Em trabalhos realizados em 2009/2010 na RMRJ – especialmente São Gonçalo e Niterói - e em 2011 (em
áreas atingidas pelo megadesastre na Região Serrana) pode-se constatar a enormidade das
fatalidades em termos humanos e materiais decorrentes dos deslizamentos, enxurradas e enchentes
associadas a eventos pluviométricos intensos e concentrados. A extensão das áreas de ocupação
irregular limita severamente a realocação de milhares de pessoas ainda vulneráveis. A proposta de
desenvolver resiliência da população para desastres naturais nessas áreas reforça a noção de que é
impossível controlar completamente os desastres naturais, mas é melhor estar preparado para eventos
extremos do que recuperar perdas decorrentes do despreparo para enfrentá-los.

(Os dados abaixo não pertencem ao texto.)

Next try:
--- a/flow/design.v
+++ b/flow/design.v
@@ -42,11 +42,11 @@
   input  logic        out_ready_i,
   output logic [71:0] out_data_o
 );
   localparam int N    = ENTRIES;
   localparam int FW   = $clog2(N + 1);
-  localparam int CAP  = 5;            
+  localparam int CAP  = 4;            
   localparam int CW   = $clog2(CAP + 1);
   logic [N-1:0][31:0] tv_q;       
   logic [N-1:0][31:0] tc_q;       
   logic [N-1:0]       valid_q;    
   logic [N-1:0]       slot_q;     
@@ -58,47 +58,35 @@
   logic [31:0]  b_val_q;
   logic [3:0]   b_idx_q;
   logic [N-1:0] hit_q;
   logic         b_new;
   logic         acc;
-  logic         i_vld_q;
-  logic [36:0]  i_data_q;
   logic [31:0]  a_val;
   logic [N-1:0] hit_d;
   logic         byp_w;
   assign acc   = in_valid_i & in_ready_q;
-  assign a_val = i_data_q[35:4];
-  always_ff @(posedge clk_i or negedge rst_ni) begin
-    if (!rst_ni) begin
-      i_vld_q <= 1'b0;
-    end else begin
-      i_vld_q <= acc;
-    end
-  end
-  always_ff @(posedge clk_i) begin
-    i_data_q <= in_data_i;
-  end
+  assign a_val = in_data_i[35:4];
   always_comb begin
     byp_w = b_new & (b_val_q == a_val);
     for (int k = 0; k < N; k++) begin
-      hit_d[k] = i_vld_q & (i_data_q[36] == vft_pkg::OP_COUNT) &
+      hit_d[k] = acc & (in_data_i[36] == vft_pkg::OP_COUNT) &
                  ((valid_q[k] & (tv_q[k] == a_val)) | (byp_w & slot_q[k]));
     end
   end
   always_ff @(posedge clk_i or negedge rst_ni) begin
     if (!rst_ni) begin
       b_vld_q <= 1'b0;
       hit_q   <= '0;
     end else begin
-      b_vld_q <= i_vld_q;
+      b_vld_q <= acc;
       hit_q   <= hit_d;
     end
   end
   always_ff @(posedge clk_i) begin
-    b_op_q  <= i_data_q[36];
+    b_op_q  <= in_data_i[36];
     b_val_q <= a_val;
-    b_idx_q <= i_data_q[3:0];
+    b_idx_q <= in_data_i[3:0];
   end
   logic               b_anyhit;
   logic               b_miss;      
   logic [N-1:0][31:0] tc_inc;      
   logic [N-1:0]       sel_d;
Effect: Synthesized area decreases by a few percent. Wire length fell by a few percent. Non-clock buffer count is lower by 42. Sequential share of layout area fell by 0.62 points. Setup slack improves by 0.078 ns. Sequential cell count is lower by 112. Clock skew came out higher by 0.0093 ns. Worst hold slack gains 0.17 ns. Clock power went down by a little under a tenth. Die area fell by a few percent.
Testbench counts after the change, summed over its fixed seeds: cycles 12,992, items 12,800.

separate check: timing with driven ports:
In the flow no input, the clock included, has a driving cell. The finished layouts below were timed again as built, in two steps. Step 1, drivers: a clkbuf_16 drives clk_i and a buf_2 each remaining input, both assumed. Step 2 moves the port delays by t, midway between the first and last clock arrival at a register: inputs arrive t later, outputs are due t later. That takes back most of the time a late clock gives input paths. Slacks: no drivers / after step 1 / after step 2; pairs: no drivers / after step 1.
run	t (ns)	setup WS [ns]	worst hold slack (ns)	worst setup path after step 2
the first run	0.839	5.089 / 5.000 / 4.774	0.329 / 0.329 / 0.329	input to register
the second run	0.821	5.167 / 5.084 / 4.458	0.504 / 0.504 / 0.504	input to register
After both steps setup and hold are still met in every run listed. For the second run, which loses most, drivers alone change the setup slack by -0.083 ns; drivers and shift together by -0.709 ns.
Background: an optimization exercise with open tools, aiming at small area, a short achievable clock period and few clock cycles per item. Do not read the settings as production practice.
Only simulation tests tie the RTL to the original design; equivalence was not proved.

==> inputs of quartz <==
Design fp_mult_unit, start of the top module:
module fp_mult_unit
(
    input  logic                clk,
    input  logic                rst_n,
    input  logic                clk_en,
    input  logic                start,
    input  logic [FP_WIDTH-1:0] dataa,
    input  logic [FP_WIDTH-1:0] datab,
    output logic [FP_WIDTH-1:0] result,
    output logic                done,
    output logic                busy
);
==> flow/config.mk <==
export PLATFORM = sky130hd
export DESIGN_NAME = fp_mult_unit
export DESIGN_NICKNAME = fp_mult_unit
export VERILOG_FILES = /design/flow/design.v
export SDC_FILE = /design/flow/constraint.sdc
export NUM_CORES = 4
export LEC_CHECK = 0
export ABC_AREA = 1
export CAP_MARGIN = 20
export CORE_MARGIN = 2
export CORE_UTILIZATION = 60
export PLACE_DENSITY = 0.7
export SETUP_SLACK_MARGIN = 5
export SLEW_MARGIN = 20
==> flow/constraint.sdc <==
create_clock -name core_clock -period 12.0 [get_ports {clk}]
set_input_delay 2.4000 -clock core_clock [delete_from_list [all_inputs] [get_ports {clk}]]
set_output_delay 2.4000 -clock core_clock [all_outputs]
set_load 0.01 [all_outputs]
standard.sh (not shown) runs the stock make flow with config.mk's settings and CLKGATE_MAP_FILE= SYNTH_SCRIPT=/design/flow/synth_recipe.tcl, a recipe that flattens the netlist after the stock synthesis.
==> flow/flow/run.sh <==
#!/bin/bash
# Own layout flow: the standard flow, with three changes.
#  1. The ports are buffered with buf_4 instead of the buffer buffer_ports
#     picks by default (the inputs fan out straight into the multiplier).
#  2. Between synthesis and floorplan, flow/fixinv.py re-polarises the full
#     adders of the standard synthesis (a full adder is self-dual) so that
#     fewer inverters sit between them; registers and logic function are
#     unchanged.
#  3. After synthesis, the slow low-power inverters and delay buffers are kept
#     out of the resizer's choices.
set -euo pipefail
cd "$(dirname "$0")/.."
export BUFFER_PORTS_ARGS="-buffer_cell sky130_fd_sc_hd__buf_4"
R=orfs/results/sky130hd/fp_mult_unit/base
bash standard.sh synth > synth.log 2>&1
cp $R/1_2_yosys.v 1_2_yosys.standard.v
python3 flow/fixinv.py 1_2_yosys.standard.v 1_2_yosys.fixinv.v > fixinv.log 2>&1
cp 1_2_yosys.fixinv.v $R/1_2_yosys.v
rm -f $R/1_synth.odb $R/1_synth.sdc
export DONT_USE_CELLS="sky130_fd_sc_hd__clkinvlp_2 sky130_fd_sc_hd__clkinvlp_4 sky130_fd_sc_hd__clkdlybuf4s15_1 sky130_fd_sc_hd__clkdlybuf4s15_2 sky130_fd_sc_hd__clkdlybuf4s18_1 sky130_fd_sc_hd__clkdlybuf4s18_2 sky130_fd_sc_hd__clkdlybuf4s25_1 sky130_fd_sc_hd__clkdlybuf4s25_2 sky130_fd_sc_hd__clkdlybuf4s50_1 sky130_fd_sc_hd__clkdlybuf4s50_2"
bash standard.sh > layout.log 2>&1
Other scripts of this flow, unchanged in this note and not shown: flow/flow/fixinv.py
==> amber (differences from quartz) <==
--- a/flow/design.v
+++ b/flow/design.v
@@ -1010,14 +1010,14 @@
     assign c = {1'b0, 1'b0, q[50], 1'b0, q[47], 1'b0, q[44], 1'b0, c590, s589, c588, s587, c586, c584, s583, c580, s579, c576, s575, c572, s571, s569, c566, c564, 1'b0, s561};
 endmodule
 module fp_sig_lowc
 (
     input  logic [21:0]     s,
     input  logic [21:0]     c,
-    output logic [2:0] g,
-    output logic [2:0] p
+    output logic [3:0] g,
+    output logic [3:0] p
 );
     wire lg0 = s[0] & c[0];
     wire lp0 = s[0] ^ c[0];
     wire lg1 = s[1] & c[1];
     wire lp1 = s[1] ^ c[1];
     wire lg2 = s[2] & c[2];
@@ -1093,16 +1093,14 @@
     wire bg18_19 = lg19 | (lp19 & lg18);
     wire bp18_19 = lp19 & lp18;
     wire bg16_17 = lg17 | (lp17 & lg16);
     wire bp16_17 = lp17 & lp16;
     wire bg16_19 = bg18_19 | (bp18_19 & bg16_17);
     wire bp16_19 = bp18_19 & bp16_17;
-    wire bg20_21 = lg21 | (lp21 & lg20);
-    wire bp20_21 = lp21 & lp20;
-    assign g = {bg20_21, bg16_19, bg0_15};
-    assign p = {bp20_21, bp16_19, bp0_15};
+    assign g = {lg21, lg20, bg16_19, bg0_15};
+    assign p = {lp21, lp20, bp16_19, bp0_15};
 endmodule
 module fp_sig_add
 (
     input  logic [47:0] s,
     input  logic [47:0] c,
     output logic [23:0] u0,
@@ -1405,17 +1403,17 @@
                 if (f[i]) tz24 = i[4:0];
         end
     endfunction
     fp_pkg::fp_unpacked_t   ua_c, ub_c;
     logic [52:0]      q_c;             
     logic [21:0]            slo_c, clo_c;    
-    logic [2:0]        g_c, p_c;        
+    logic [3:0]        g_c, p_c;        
     logic [5:0]             tz_c;
     logic                   nan_c, inf_c, zero_c;
     logic [52:0]      q_q;             
-    logic [2:0]        g_q, p_q;        
+    logic [3:0]        g_q, p_q;        
     logic                   sign_q;          
     logic                   nan_q, inf_q, zero_q;    
     logic signed [9:0]      e0_q;            
     logic                   tie0_q, tie1_q;  
     logic                   done_q;
     logic [47:22]           s_q, c_q;        
@@ -1457,13 +1455,13 @@
             done_q <= 1'b0;
         else if (clk_en)
             done_q <= start;
     end
     fp_sig_tree_b u_tree_b (.q(q_q), .s(s_q), .c(c_q));
     fp_sig_add    u_add    (.s({s_q, 22'd0}), .c({c_q, 22'd0}), .u0(u0_c), .u1(u1_c));
-    assign c22_c = ((g_q[2] | (p_q[2] & g_q[1])) | ((p_q[2] & p_q[1]) & g_q[0]));
+    assign c22_c = ((g_q[3] | (p_q[3] & g_q[2])) | ((p_q[3] & p_q[2]) & (g_q[1] | (p_q[1] & g_q[0]))));
     always_comb begin
         cin0_c  = c22_c ? (s_q[23] | (s_q[22] & c_q[22])) : (s_q[23] & (s_q[22] | c_q[22]));
         cin1_c  = c22_c ? (s_q[23] | s_q[22] | c_q[22])   : (s_q[23] | (s_q[22] & c_q[22]));
         q0_23_c = c22_c ? ~(s_q[23] ^ (s_q[22] & c_q[22])) : (s_q[23] ^ (s_q[22] | c_q[22]));
         e1_c    = e0_q + 10'sd1;
         ovf0_c  = (e0_q >= 10'sd255);
==> flow/flow/run.sh (replaced) <==
#!/bin/bash
# Own layout flow: the standard flow, with three changes.
#  1. The ports are buffered with buf_4 instead of the buffer buffer_ports
#     picks by default (the inputs fan out straight into the multiplier).
#  2. Between synthesis and floorplan, flow/fixinv.py re-polarises the full
#     adders of the standard synthesis (a full adder is self-dual) so that
#     fewer inverters sit between them; registers and logic function are
#     unchanged.
#  3. Timing repair aims at 5.5 ns of setup slack.
#  4. After synthesis, the slow low-power inverters and delay buffers are kept
#     out of the resizer's choices.
set -euo pipefail
cd "$(dirname "$0")/.."
export BUFFER_PORTS_ARGS="-buffer_cell sky130_fd_sc_hd__buf_4"
R=orfs/results/sky130hd/fp_mult_unit/base
bash standard.sh synth > synth.log 2>&1
cp $R/1_2_yosys.v 1_2_yosys.standard.v
python3 flow/fixinv.py 1_2_yosys.standard.v 1_2_yosys.fixinv.v > fixinv.log 2>&1
cp 1_2_yosys.fixinv.v $R/1_2_yosys.v
rm -f $R/1_synth.odb $R/1_synth.sdc
export SETUP_SLACK_MARGIN=5.5
export DONT_USE_CELLS="sky130_fd_sc_hd__clkinvlp_2 sky130_fd_sc_hd__clkinvlp_4 sky130_fd_sc_hd__clkdlybuf4s15_1 sky130_fd_sc_hd__clkdlybuf4s15_2 sky130_fd_sc_hd__clkdlybuf4s18_1 sky130_fd_sc_hd__clkdlybuf4s18_2 sky130_fd_sc_hd__clkdlybuf4s25_1 sky130_fd_sc_hd__clkdlybuf4s25_2 sky130_fd_sc_hd__clkdlybuf4s50_1 sky130_fd_sc_hd__clkdlybuf4s50_2"
bash standard.sh > layout.log 2>&1
--- a/flow/config.mk
+++ b/flow/config.mk
@@ -7,8 +7,7 @@
 export LEC_CHECK = 0
 export ABC_AREA = 1
 export CAP_MARGIN = 20
 export CORE_MARGIN = 2
 export CORE_UTILIZATION = 60
 export PLACE_DENSITY = 0.7
-export SETUP_SLACK_MARGIN = 5
 export SLEW_MARGIN = 20
==> results_dict.tcl <==
set metrics [dict create \
    seq-cell-share 0.116 \
    inverters_excl_clock 281 \
    use_met2 0.536 \
    timing.fmax_mhz 145 \
    n_antenna_cell 0 \
    postSynthAreaPerCell_um2 8.34 \
    multi_input_area_um2 14200 \
    gp_congestion 0.930 \
    postLayoutCellArea_um2 19400 \
    reg.largest.list "q_q x53, e0_q x10, g_q x3" \
    status "complete, no violations" \
    die_w_um 178 \
    final-clk-cell-share 0.0150 \
    max_stage_delay_ns 0.50 \
]
The numbers above come from quartz.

A noção de resiliência admite que as condições de uso de áreas de risco sejam corrigidas, restringindo
novas ocupações e intensificando sistemas de prevenção e alerta a longo prazo.Tal proposta,
infelizmente,tem claros limites de aceitabilidade,sobretudo quando associada à leniência do poder
público em enfrentar problemas radicais como ocupação urbana desordenada.
CONSIDERAÇÕES FINAIS
O aprofundamento em torno de conceitos teóricos, de métodos de investigação e análise
geomorfológicos tem sido incorporados no curso de licenciatura em Geografia do DGEO/FFP/UERJ com
bons resultados. A experiência prática adquirida em pesquisas de campo e levantamentos sobre áreas
urbanizadas vulneráveis a desastres naturais vem sensibilizando os futuros professores a efetivamente
inserir e articular a dinâmica de natureza às questões sociais, econômicas e políticas no ensino da
escolar. Tratar de temas relativos à dinâmica ambiental, divulgar informações relativas a processos
geomorfológicos extremos, especialmente relacionados a movimentos de massa e inundações é de
extrema importância para a prevenção e/ou a mitigação dos efeitos dos desastres naturais que atingem
tantos indivíduos em idade escolar, bem como suas famílias e comunidades em que se inserem.